The sentence quoted above came from the paper’s “Toxic Waters” series, one of many examples of high-minded investigative journalism in recent years. (For those of you who work for a living, investigative journalism is the sort of work that news reporters like to do, as opposed to reporting the news, which is terribly ho-hum.) National Public Radio, too, has done an investigative series on “Poisoned Places: Toxic Air, Neglected Communities.” This summer it ran another series, on coal-mine dust: “An investigation by NPR and the Center for Public Integrity found federal regulators and the mining industry are failing to protect miners.”
Not to be outdone, the Associated Press produced its own investigative series, “Pharmwater,” about pharmaceuticals in the water supply. Last year, the AP ran another series on how “federal regulators have been working closely with the nuclear power industry to keep the nation’s aging reactors operating within safety standards by repeatedly weakening those standards, or simply failing to enforce them.”
And let’s not forget the Washington Post’s year-long, 2010 series on “The Hidden Life of Guns,” including reports on “How Politics Protect Gun Dealers,” “How Cop Killers Get Their Guns,” and how the Bureau of Alcohol, Tobacco, Firearms, and Explosives’ “resources [and] reach are limited as the gun lobby wields its influence.”

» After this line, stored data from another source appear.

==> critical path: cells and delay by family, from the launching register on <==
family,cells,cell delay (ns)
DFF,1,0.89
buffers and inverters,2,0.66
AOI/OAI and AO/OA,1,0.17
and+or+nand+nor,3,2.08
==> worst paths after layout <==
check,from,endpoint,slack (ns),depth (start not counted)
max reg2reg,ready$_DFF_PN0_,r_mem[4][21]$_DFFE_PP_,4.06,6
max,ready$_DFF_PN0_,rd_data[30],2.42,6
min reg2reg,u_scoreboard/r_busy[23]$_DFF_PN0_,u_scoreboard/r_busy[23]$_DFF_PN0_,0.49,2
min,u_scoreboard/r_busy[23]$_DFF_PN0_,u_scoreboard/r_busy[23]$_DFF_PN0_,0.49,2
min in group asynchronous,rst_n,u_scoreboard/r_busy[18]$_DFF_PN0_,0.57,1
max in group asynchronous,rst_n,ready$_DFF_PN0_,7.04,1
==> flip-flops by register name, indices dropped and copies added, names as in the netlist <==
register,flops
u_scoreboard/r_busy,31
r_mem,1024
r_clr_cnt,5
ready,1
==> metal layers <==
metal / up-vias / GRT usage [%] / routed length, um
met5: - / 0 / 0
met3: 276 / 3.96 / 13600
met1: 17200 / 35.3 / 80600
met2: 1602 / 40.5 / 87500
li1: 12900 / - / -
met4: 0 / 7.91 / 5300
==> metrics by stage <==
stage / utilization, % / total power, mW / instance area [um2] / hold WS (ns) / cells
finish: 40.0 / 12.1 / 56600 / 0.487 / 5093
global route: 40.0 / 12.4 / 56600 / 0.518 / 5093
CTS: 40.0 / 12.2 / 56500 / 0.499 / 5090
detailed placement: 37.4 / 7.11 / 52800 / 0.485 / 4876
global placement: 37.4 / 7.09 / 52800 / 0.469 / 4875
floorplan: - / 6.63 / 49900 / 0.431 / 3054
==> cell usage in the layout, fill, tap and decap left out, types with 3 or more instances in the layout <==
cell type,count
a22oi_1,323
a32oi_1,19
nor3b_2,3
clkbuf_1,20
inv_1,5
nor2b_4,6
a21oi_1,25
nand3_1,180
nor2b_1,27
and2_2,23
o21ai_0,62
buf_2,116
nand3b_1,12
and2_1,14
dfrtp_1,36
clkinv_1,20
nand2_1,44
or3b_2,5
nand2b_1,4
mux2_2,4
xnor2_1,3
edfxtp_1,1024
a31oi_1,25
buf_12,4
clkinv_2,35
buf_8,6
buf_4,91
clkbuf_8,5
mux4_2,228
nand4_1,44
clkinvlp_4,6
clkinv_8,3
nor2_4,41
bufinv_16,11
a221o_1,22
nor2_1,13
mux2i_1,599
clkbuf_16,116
===== config.mk =====
export PLATFORM = sky130hd
export DESIGN_NAME = fwd_scoreboard
export DESIGN_NICKNAME = d
export VERILOG_FILES = /design/src/rtl/fwd_scoreboard.sv
export SDC_FILE = /design/constraint.sdc
export NUM_CORES = 1
export LEC_CHECK = 0
export BUFFER_PORTS_ARGS = -buffer_cell sky130_fd_sc_hd__buf_2
export CAP_MARGIN = 20
export CORE_ASPECT_RATIO = 0.7
export CORE_MARGIN = 10
export CORE_UTILIZATION = 40
export DETAILED_ROUTE_END_ITERATION = 8
export PLACE_DENSITY = 0.6
export SETUP_SLACK_MARGIN = 0.2
export SLEW_MARGIN = 0
export SYNTH_ARGS = -nofsm -noshare
export SYNTH_HDL_FRONTEND = slang
export SYNTH_SLANG_ARGS = --single-unit

===== constraint.sdc =====
create_clock -name clk -period 3.27 [get_ports clk]
set_input_delay 0.1635 -clock clk [delete_from_list [all_inputs] [get_ports clk]]
set_output_delay 0.1635 -clock clk [all_outputs]
set_load 0.1 [all_outputs]

===== src/rtl/fwd_scoreboard.sv =====
// fwd_scoreboard: hazard unit for a 5-stage pipeline. It keeps a shadow copy of
// the E/M/W destination info and derives operand-forwarding selects and the
// D-stage stall from the instruction sitting in D.
//
// Ports
//   clk, rst_n                 clock, asynchronous active-low reset
//   d_valid                    D holds a real instruction
//   d_rs, d_rt                 D source addresses
//   d_tuse_rs, d_tuse_rt       cycles until operand is consumed (all-ones = unused)
//   d_we, d_a3, d_tnew         D destination write enable / address / result latency
//   d_md, d_md_div, d_md_start MDU use / divide select / launch
//   stall                      freeze PC/IF/D and bubble E
//   fwd_rs_d, fwd_rt_d         D operand select: 0 regfile, 1 M, 2 W, 3 E
//   fwd_rs_e, fwd_rt_e         E operand select: 0 pipe reg, 1 M, 2 W
//   fwd_rt_m                   M store data from W
//   md_busy                    MDU operation in flight
//
// Build option: define FWD_MDU_EN to include the multiply/divide busy tracker.
// Without it md_busy is tied low and the d_md* inputs are ignored.
module fwd_scoreboard #(
  parameter int AW       = 5,
  parameter int TW       = 2,
  parameter int MULT_CYC = 5,
  parameter int DIV_CYC  = 10
) (
  input  logic          clk,
  input  logic          rst_n,
  input  logic          d_valid,
  input  logic [AW-1:0] d_rs,
  input  logic [AW-1:0] d_rt,
  input  logic [TW-1:0] d_tuse_rs,
  input  logic [TW-1:0] d_tuse_rt,
  input  logic          d_we,
  input  logic [AW-1:0] d_a3,
  input  logic [TW-1:0] d_tnew,
  input  logic          d_md,
  input  logic          d_md_div,
  input  logic          d_md_start,
  output logic          stall,
  output logic [1:0]    fwd_rs_d,
  output logic [1:0]    fwd_rt_d,
  output logic [1:0]    fwd_rs_e,
  output logic [1:0]    fwd_rt_e,
  output logic          fwd_rt_m,
  output logic          md_busy
);

  localparam logic [TW-1:0] TUSE_NONE = '1;

  // Shadow pipeline. W carries no tnew: anything that reached W is ready.
  logic          e_valid_reg, e_we_reg;
  logic [AW-1:0] e_a3_reg, e_rs_reg, e_rt_reg;
  logic [TW-1:0] e_tnew_reg;
  logic          m_valid_reg, m_we_reg;
  logic [AW-1:0] m_a3_reg, m_rt_reg;
  logic [TW-1:0] m_tnew_reg;
  logic          w_valid_reg, w_we_reg;
  logic [AW-1:0] w_a3_reg;

  logic          data_stall;
  logic          md_stall;
  logic          stall_int;

  function automatic logic is_prod(input logic v, input logic we,
                                   input logic [AW-1:0] a3, input logic [AW-1:0] x);
    return v && we && (a3 == x) && (x != '0);
  endfunction

  // Operand index 0 = rs, 1 = rt.
  logic [1:0][AW-1:0] d_src, e_src;
  logic [1:0][TW-1:0] d_tuse;
  logic [1:0][1:0]    fwd_d, fwd_e;
  logic [1:0]         stall_op;

  assign d_src  = {d_rt, d_rs};
  assign e_src  = {e_rt_reg, e_rs_reg};
  assign d_tuse = {d_tuse_rt, d_tuse_rs};

  genvar gi;
  generate
    for (gi = 0; gi < 2; gi++) begin : g_op
      logic e_hit, m_hit, w_hit;
      logic em_hit, ew_hit;

      assign e_hit = is_prod(e_valid_reg, e_we_reg, e_a3_reg, d_src[gi]);
      assign m_hit = is_prod(m_valid_reg, m_we_reg, m_a3_reg, d_src[gi]);
      assign w_hit = is_prod(w_valid_reg, w_we_reg, w_a3_reg, d_src[gi]);

      // The nearest producer owns the value; if it is not ready yet we do not
      // fall through to an older (stale) copy -- the stall or a later-stage
      // forward covers that case.
      assign fwd_d[gi] = e_hit ? ((e_tnew_reg == '0) ? 2'd3 : 2'd0) :
                         m_hit ? ((m_tnew_reg == '0) ? 2'd1 : 2'd0) :
                         w_hit ? 2'd2 : 2'd0;

      assign stall_op[gi] = (d_tuse[gi] != TUSE_NONE) &&
                            (e_hit ? (e_tnew_reg > d_tuse[gi])
                                   : (m_hit && (m_tnew_reg > d_tuse[gi])));

      assign em_hit = is_prod(m_valid_reg, m_we_reg, m_a3_reg, e_src[gi]);
      assign ew_hit = is_prod(w_valid_reg, w_we_reg, w_a3_reg, e_src[gi]);

      assign fwd_e[gi] = em_hit ? ((m_tnew_reg == '0) ? 2'd1 : 2'd0) :
                         ew_hit ? 2'd2 : 2'd0;
    end
  endgenerate

  assign fwd_rs_d = fwd_d[0];
  assign fwd_rt_d = fwd_d[1];
  assign fwd_rs_e = fwd_e[0];
  assign fwd_rt_e = fwd_e[1];
  assign fwd_rt_m = is_prod(w_valid_reg, w_we_reg, w_a3_reg, m_rt_reg);

  // Outputs fall to zero during reset without explicit gating: all shadow
  // state and the MDU counter are cleared asynchronously.
  assign data_stall = d_valid && (|stall_op);
  assign stall_int  = data_stall || md_stall;
  assign stall      = stall_int;

`ifdef FWD_MDU_EN
  localparam int MAX_CYC = (MULT_CYC > DIV_CYC) ? MULT_CYC : DIV_CYC;
  localparam int CW      = $clog2(MAX_CYC + 1);

  logic [CW-1:0] md_cnt_reg;

  assign md_busy = (md_cnt_reg != '0);
  // A start is itself an MDU use, so a start while busy always waits.
  assign md_stall = d_valid && (d_md || d_md_start) && md_busy;

  always_ff @(posedge clk or negedge rst_n) begin
    if (!rst_n) begin
      md_cnt_reg <= '0;
    end else if (d_valid && d_md_start && !stall_int) begin
      md_cnt_reg <= d_md_div ? CW'(DIV_CYC) : CW'(MULT_CYC);
    end else if (md_cnt_reg != '0) begin
      md_cnt_reg <= md_cnt_reg - CW'(1);
    end
  end
`else
  localparam int unused_cyc = MULT_CYC + DIV_CYC;
  logic unused_md;
  assign unused_md = ^{d_md, d_md_div, d_md_start};
  assign md_busy   = 1'b0;
  assign md_stall  = 1'b0;
`endif

  always_ff @(posedge clk or negedge rst_n) begin
    if (!rst_n) begin
      e_valid_reg <= 1'b0;
      e_we_reg    <= 1'b0;
      e_a3_reg    <= '0;
      e_rs_reg    <= '0;
      e_rt_reg    <= '0;
      e_tnew_reg  <= '0;
      m_valid_reg <= 1'b0;
      m_we_reg    <= 1'b0;
      m_a3_reg    <= '0;
      m_rt_reg    <= '0;
      m_tnew_reg  <= '0;
      w_valid_reg <= 1'b0;
      w_we_reg    <= 1'b0;
      w_a3_reg    <= '0;
    end else begin
      w_valid_reg <= m_valid_reg;
      w_we_reg    <= m_we_reg;
      w_a3_reg    <= m_a3_reg;

      m_valid_reg <= e_valid_reg;
      m_we_reg    <= e_we_reg;
      m_a3_reg    <= e_a3_reg;
      m_rt_reg    <= e_rt_reg;
      m_tnew_reg  <= (e_tnew_reg != '0) ? e_tnew_reg - TW'(1) : '0;

      if (d_valid && !stall_int) begin
        e_valid_reg <= 1'b1;
        e_we_reg    <= d_we;
        e_a3_reg    <= d_a3;
        e_rs_reg    <= d_rs;
        e_rt_reg    <= d_rt;
        e_tnew_reg  <= d_tnew;
      end else begin
        e_valid_reg <= 1'b0;
        e_we_reg    <= 1'b0;
        e_a3_reg    <= '0;
        e_rs_reg    <= '0;
        e_rt_reg    <= '0;
        e_tnew_reg  <= '0;
      end
    end
  end

endmodule


==> results of run 1 <==
## cells in the final DEF (no fill, tap or decap), types with 2 or more instances in the layout
cell / Yosys / layout
buf_2: 0 / 34
clkbuf_1: 9 / 2
xnor2_1: 26 / 26
a22o_1: 2 / 2
dfrtp_1: 40 / 40
nor2b_1: 4 / 4
nor4_1: 9 / 8
or4_1: 6 / 6
and2_1: 2 / 2
and3_1: 20 / 20
ha_1: 8 / 8
a21oi_1: 7 / 7
nand4_1: 5 / 5
xor2_1: 26 / 26
nor3_1: 7 / 5
nor4_2: 1 / 2
nor2_2: 2 / 2
nor2_1: 4 / 4
o21ai_0: 6 / 2
nand2_1: 10 / 10
inv_1: 8 / 8
nor3_2: 0 / 2
o21ai_1: 0 / 4
nand3b_1: 2 / 2
clkbuf_8: 0 / 6
## power by group through the flow
stage               Combinational [mW]  Sequential [mW]  Clock, mW
finish                           0.157            0.557      0.334
global route                     0.176            0.561      0.359
detailed placement               0.157            0.567          0
floorplan                        0.119            0.548          0
CTS                              0.158            0.557      0.340
global placement                 0.154            0.567          0
## cells in the mapped netlist
cell	n	area [µm²]
nand2_1	10	37.5
a21oi_1	7	35.0
o22a_1	1	8.76
xnor2_1	26	228
and2_1	2	12.5
nor4_1	9	56.3
inv_1	8	30.0
nand4_1	5	31.3
nand3b_1	2	15.0
and3_1	20	125
nor2_2	2	12.5
buf_4	1	7.51
nor2_1	4	15.0
nor2b_1	4	25.0
buf_6	2	22.5
or4_1	6	45.0
xor2_1	26	228
nor3_1	7	35.0
a22o_1	2	17.5
a221o_1	1	10.0
nand3_1	1	5.00
o221ai_1	1	8.76
dfrtp_1	40	1000
clkbuf_1	9	33.8
conb_1	1	3.75
o21ai_0	6	30.0
ha_1	8	100
nor4_2	1	12.5
## critical path, delay by kind of cell, from the launching register on
kind,cells,cell delay (ps)
compound gates,2,340
flops,1,420
buf+inv,1,430
simple gates,3,860
xor+xnor,1,200
## worst paths after layout
path	startpoint	to	slack (ps)	cells after the start
worst max-delay path	e_a3_reg[4]	stall	560	7
worst min-delay path	rst_n	m_tnew_reg[1]	-30	1
worst max register to register	e_a3_reg[4]	e_rs_reg[3]	1010	7
worst min register to register	m_we_reg	w_we_reg	380	0
max in group asynchronous	rst_n	e_a3_reg[2]	2760	1
min in group clk	d_a3[3]	e_a3_reg[3]	100	2
## layout make-up
cell class	count	area, µm²	share of cell area
multi-input combinational	152	1110	0.445
sequential	40	1000	0.400
timing repair buffer	35	178	0.0710
clock buffer	8	90.1	0.0360
tap	72	90.1	0.0360
inverter	8	30.0	0.0120
## per-layer routing
metal	part of all wire	vias to the layer above	track usage	routed length (µm)
met2	0.42	37	0.160	2130
met1	0.51	741	0.175	2590
li1	-	788	-	-
met5	0	-	0	0
met3	0.057	6	0.0321	292
met4	0.013	0	0.0433	67
## cells by family (layout without fill, tap and decap cells)
family,after synthesis,after routing,share of synthesized area
xor+xnor,52,52,0.208
flops,40,40,0.457
simple gates,73,73,0.195
other cells,1,1,0.00171
compound gates,18,18,0.0502
fa+ha+maj,8,8,0.0457
buf+inv,20,51,0.0428
==> results.sh, run 1 <==
export IMPL_post_cts_buffers=0
export IMPL_cp_required_ps=3110
export IMPL_cts_sinks=40
export IMPL_via_count=1572
export IMPL_via_per_inst=4.99
export IMPL_drv_slew=0
export IMPL_grt_pass1_wl_um=8140
export IMPL_io_buffers=34
export IMPL_first_global_vias=1520
export IMPL_fillers=533
export IMPL_worstMarginPinSlew_ps=849
export IMPL_critPathKind="flop to output pin"
export IMPL_path_cells="xnor2_1 > nand4_1 > nor4_1 > a21oi_1 > o22a_1 > nor2b_1 > buf_2"
export IMPL_antenna_violating_nets_post_route=0
export IMPL_holdWs_ps=-33.3
export IMPL_period_share=0.830
export IMPL_end_kind="output pin"
export IMPL_clock_fmax_mhz=369
export IMPL_outcome="finished with violations"
export IMPL_worstSetupStartpointType="flop"
export IMPL_p_per_area_nw_per_um2=419
export IMPL_fin_cells=315
export IMPL_cts_buffers=5
export IMPL_slew_headroom=0.434
export IMPL_std_cell_rows=22
export IMPL_slowest_stage="nor4_1"
export IMPL_grt_usage=0.119
export IMPL_dpl_cell_count=307
export IMPL_maxCapViolCount=0
export IMPL_dr_pass1_iters=4
export IMPL_antenna_found_initial=0
export IMPL_die_h_um=81.9
export IMPL_avgSynthCellArea_um2=10.3
export IMPL_cts_root_buffer="clkbuf_8"
export IMPL_antennaDiodeCount=0
export IMPL_h_tree_depth=2
export IMPL_arrival_ps=2550
export IMPL_tritoncts="done"
export IMPL_hold_violations=40
export IMPL_netlist_instances=212
export IMPL_synthesis_area_um2=2190
export IMPL_ys_types=28
export IMPL_place_area_um2=2410
export IMPL_final_nets=278
export IMPL_ctsHoldBuffers=0
export IMPL_leakagePower_nw=1.21
export IMPL_skew_ps=6.58
export IMPL_clkPwrFrac=0.319
export IMPL_critPathMaxStageDelay_ps=630
export IMPL_dieArea_um2=8890
export IMPL_ys_seq_area_frac=0.457
export IMPL_switchingPower_uw=285
export IMPL_grt_max_degree=41
export IMPL_ctsResizeCount=0
export IMPL_dp_hpwl_um=3920
export IMPL_power_total_mw=1.05
export IMPL_drive_gt1_frac=0.193
export IMPL_grt_overflow=0
export IMPL_min_path_type="primary input to async pin"
export IMPL_clock_path_buffers=2
export IMPL_p_seq_frac=0.532
export IMPL_pwr_share_comb=0.150
export IMPL_syn2layout_area_growth_pct=14.2
export IMPL_design_area_um2=2500
export IMPL_drt_first_iter_violations=77
export IMPL_dp_slack_ps=878
export IMPL_violations="negative hold slack"
export IMPL_ys_warn_count=0
export IMPL_synth_seq_cells=40
export IMPL_cp_max_fo=5
export IMPL_worst_slack_ps=557
export IMPL_drt_wl_total_um=5080
export IMPL_postLayoutCoreUtil=0.473
export IMPL_intPower_uw=763
export IMPL_wire_per_inst_um=16.1
export IMPL_core_area_um2=5290
export IMPL_clk_latency_ps=290
export IMPL_ir_drop_v=0.000199
export IMPL_p_sw_frac=0.272
export IMPL_die_w_um=108
export IMPL_synth_nets=248
export IMPL_place_congestion=0.868
export IMPL_clkTransAtPathRegs_ps=70
export IMPL_start_util=0.415
export IMPL_setup_viol=0
export IMPL_num_io_pins=39
export IMPL_rsz0062_at_grt="false"
export IMPL_setup_tns_ps=0
export IMPL_drc_errors=0
export IMPL_fin_crit_ps=2710
No activity file was read; power rests on OpenSTA's default activity.
==> run 2: changes to the inputs <==
--- a/config.mk
+++ b/config.mk
@@ -5,6 +5,7 @@
 export SDC_FILE = /design/constraint.sdc
 export NUM_CORES = 1
 export LEC_CHECK = 0
+export ABC_AREA = 1
 export BUFFER_PORTS_ARGS = -buffer_cell sky130_fd_sc_hd__buf_2
 export CAP_MARGIN = 20
 export CORE_ASPECT_RATIO = 0.7
==> constraint.sdc (replaced) <==
create_clock -name clk -period 2.5 [get_ports clk]
set_input_delay 0.125 -clock clk [delete_from_list [all_inputs] [get_ports clk]]
set_output_delay 0.125 -clock clk [all_outputs]
set_load 0.1 [all_outputs]
==> results.sh, run 2 <==
export IMPL_synth_top_cell_by_area="dfrtp_1"
export IMPL_clk_latency_ps=290
export IMPL_ys_top_cells_by_count="nand2_1, inv_1, dfrtp_1"
export IMPL_num_io_pins=39
export IMPL_synth_seq_cells=40
export IMPL_setup_viol=0
export IMPL_clock_path_buffers=2
export IMPL_cts_buffers=5
export IMPL_ir_drop_v=0.000264
export IMPL_die_h_um=84.8
export IMPL_postLayoutCoreUtil=0.474
export IMPL_drc_errors=0
export IMPL_first_global_vias=2088
export IMPL_grt_max_degree=41
export IMPL_yosysMostFrequentCell="nand2_1"
export IMPL_synth_edf_count=0
export IMPL_hold_depth=3
export IMPL_drt_first_iter_violations=183
export IMPL_crit_reg2reg_launch="e_tnew_reg[1]"
export IMPL_hold_violations=0
export IMPL_place_congestion=0.948
export IMPL_netlist_instances=313
export IMPL_worstMarginPinSlew_ps=888
export IMPL_wl_met2_um=2570
export IMPL_via_per_inst=4.98
export IMPL_dpl_cell_count=415
export IMPL_timing_rr_end="e_rt_reg[3]"
export IMPL_critPathKind="flop to output pin"
export IMPL_grt_overflow=0
export IMPL_p_per_area_nw_per_um2=514
export IMPL_drt_wl_total_um=6200
export IMPL_synthArstFlopShare=1.00
export IMPL_cts_sinks=40
export IMPL_post_cts_buffers=0
export IMPL_ys_warn_count=0
export IMPL_drv_slew=0
export IMPL_antenna_found_initial=0
export IMPL_core_area_um2=5780
export IMPL_fin_cells=424
export IMPL_io_buffers=34
export IMPL_routed_top_layer="met4"
export IMPL_final_nets=384
export IMPL_met1_length_um=3080
export IMPL_min_path_type="primary input to flop"
export IMPL_arrival_ps=2010
export IMPL_synthFlopType="dfrtp_1"
export IMPL_antennaDiodeCount=0
export IMPL_antenna_violating_nets_post_route=0
export IMPL_period_share=0.855
export IMPL_min_to="e_tnew_reg[1]"
export IMPL_fillers=593
export IMPL_synthTopCellsByArea="dfrtp_1, nand2_1, inv_1"
export IMPL_std_cell_rows=23
export IMPL_cp_required_ps=2380
export IMPL_end_kind="output pin"
export IMPL_wire_per_inst_um=14.6
export IMPL_leakagePower_nw=1.42
export IMPL_dr_pass1_iters=4
export IMPL_wl_met3_um=502
export IMPL_syn2layout_area_growth_pct=14.1
export IMPL_outcome="finished, final reports clean"
export IMPL_ys_seq_area_frac=0.417
export IMPL_layout_common_cells="nand2_1, inv_1, dfrtp_1"
export IMPL_holdWs_ps=35.9
export IMPL_reg2reg_depth=10
export IMPL_h_tree_depth=2
export IMPL_skew_ps=7.49
export IMPL_start_util=0.415
export IMPL_min_from="d_tnew[1]"
export IMPL_grt_pass1_wl_um=10300
export IMPL_cts_root_buffer="clkbuf_8"
export IMPL_slew_headroom=0.408
export IMPL_drive_gt1_frac=0.206
export IMPL_die_w_um=113
export IMPL_grt_usage=0.132
export IMPL_dp_hpwl_um=4880
export IMPL_synthesis_area_um2=2400
export IMPL_rsz0062_at_grt="false"
export IMPL_fin_crit_ps=2140
export IMPL_maxCapViolCount=0
export IMPL_synth_nets=349
export IMPL_clock_fmax_mhz=468
export IMPL_synth_top_area_frac=0.417
export IMPL_worstSetupStartpointType="flop"
export IMPL_dieArea_um2=9560
export IMPL_clkTransAtPathRegs_ps=70
export IMPL_layout_commonest_cell="nand2_1"
export IMPL_via_count=2111
export IMPL_r2r_setup_slack_ps=730
export IMPL_setup_tns_ps=0
export IMPL_avgSynthCellArea_um2=7.68
export IMPL_tritoncts="done"
export IMPL_ys_types=31
export IMPL_cp_max_fo=10
-- run 2: cell types whose count changed in the layout (fill, tap and decap cells not counted), sizes merged, moves of 4 or more --
cell,change
and3,-19
xnor2,-11
nand2,+65
nand3,+16
nor2,+38
nor4,-8
nor2b,-4
xor2,-21
inv,+44
or4,-6
a21oi,+5
-- run 2: per-stage QoR --
| stage | setup slack, ps | area, µm² | power [mW] |
|---|---|---|---|
| floorplan | -163 | 2410 | 0.897 |
| global placement | 573 | 2630 | 0.976 |
| detailed placement | 539 | 2630 | 0.981 |
| CTS | 208 | 2730 | 1.42 |
| global route | 206 | 2740 | 1.49 |
| finish | 363 | 2740 | 1.41 |
-- run 2: what timing repair did --
| item | in CTS | in global routing |
|---|---|---|
| setup endpoints to repair | 0 | 1 |
| hold buffers | 1 | 0 |
| resized for setup | 0 | 5 |
| hold endpoints to repair | 40 | 0 |
-- run 2: area by class of cell --
class	instances	area, µm²	share of cell area
Multi-Input combinational cell	214	1170	0.428
Sequential cell	40	1000	0.366
Timing Repair Buffer	35	186	0.0680
Clock buffer	8	90.1	0.0329
Tap cell	75	93.8	0.0342
Inverter	52	195	0.0712
-- run 2: cell families after synthesis --
family | share of synthesized area
AOI/OAI and AO/OA | 0.0740
xor gates and xnor gates | 0.0729
adders and majority gates | 0.0417
buffers and inverters | 0.0995
DFF | 0.417
other | 0.00156
and+or+nand+nor | 0.294
-- run 2: power breakdown --
group	internal, mW	switching [mW]
logic	0.0908	0.155
registers	0.681	0.0443
clock network	0.225	0.213
-- run 2: how the worst max path moves through the flow --
stage | start | end | depth (start not counted)
final | w_a3_reg[1] | fwd_rs_d[1] | 7
after global routing | w_a3_reg[4] | fwd_rs_d[1] | 8
after CTS | m_a3_reg[0] | stall | 9
after detailed placement | m_a3_reg[0] | stall | 9
after global placement | m_a3_reg[2] | stall | 8
after floorplan | m_a3_reg[2] | stall | 8
-- run 2: metal layers --
layer,up-vias,track usage
li1,1051,-
met1,979,0.183
met2,77,0.193
met3,4,0.0380
met4,0,0.0425
met5,-,0
-- run 2: critical path, cell delays in order, from the launching register on --
cell     delay (ps)
dfrtp_1         600
o22ai_1         150
nor3_1          150
nand4_1         120
nor2_1          120
nand3_1          80
nand2_1          70
buf_2           420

You might have noted a subtle pattern here. (You could hardly do otherwise; to paraphrase Raymond Chandler, it sticks out like a tarantula on a slice of angel food cake.) Between corporate America’s innate malignancy and government’s shocking reluctance to regulate, it’s an absolute miracle that anyone still draws breath in this septic tank we call America.
One mustn’t jump to conclusions; it is possible the media have cranked out some investigative series that do not reflect this premise. Curious, I sent a query to the AP asking if it had ever done a series suggesting that there might sometimes be too much regulation, or even recognizing that as a theoretical possibility. Nope. The best the Washington bureau chief could come up with was last year’s exposé on how the New York Police Department had been spying on Muslims. “At least some libertarians,” the chief noted, “jumped on the revelations … as an example of a govt [sic] with too much power and not enough curbs.”
Indeed. But that series goes in the file labeled “civil liberties,” not “excessive regulation.” And in the realm of civil liberties the media do harbor an intense skepticism of government power. One gets the sense their attitude is rather less skeptical when the topic turns to the regulation of industry. Why could this be? It couldn’t possibly be ideological, could it? No way! The Washington bureau chief insists, “We as a matter of course don’t have political slants.” Oh.
If you take a look back, some investigative series have turned out rather badly. In the late 1990s, the Cincinnati Enquirer ran an 18-page series alleging that the Chiquita banana company had been very, very naughty: abusing workers, breaking laws, smuggling drugs, etc. Chiquita sued. The newspaper retracted the entire series and published a front-page apology.
Around the same time, both CNN and Time retracted stories they had run about the U.S. military using sarin gas in Vietnam. The Washington Post had to apologize for Janet Cooke’s Pulitzer Prize–winning, but fabricated, stories about an eight-year-old drug addict. The San Jose Mercury News had to recant Gary Webb’s stories about CIA involvement in drug trafficking. Etc.
Then there are the wider media foul-ups, such as the 1996 church-burning scare. “FLAMES OF HATE: Racism Blamed in Shock Wave of Church Burnings,” said news accounts, even though the number of church burnings had gone down, not up. Or, to cite a better-known example, take CBS’s botched coverage of George W. Bush’s military record. The untenable story relied on memos that were, in the New York Times’ priceless phrasing, “Fake But Accurate.”
From these and many other examples, it becomes clear that the media often subject the American public to reporting that is egregiously, if not dangerously, false. And yet, one might say, the 223-year-old law regulating freedom of the press is so out of date that the reportage Americans consume can pose what observers say are serious risks and still be legal.
Talk about Pulitzer bait. This seems like perfect fodder for a 17-part investigative series. Don’t you think?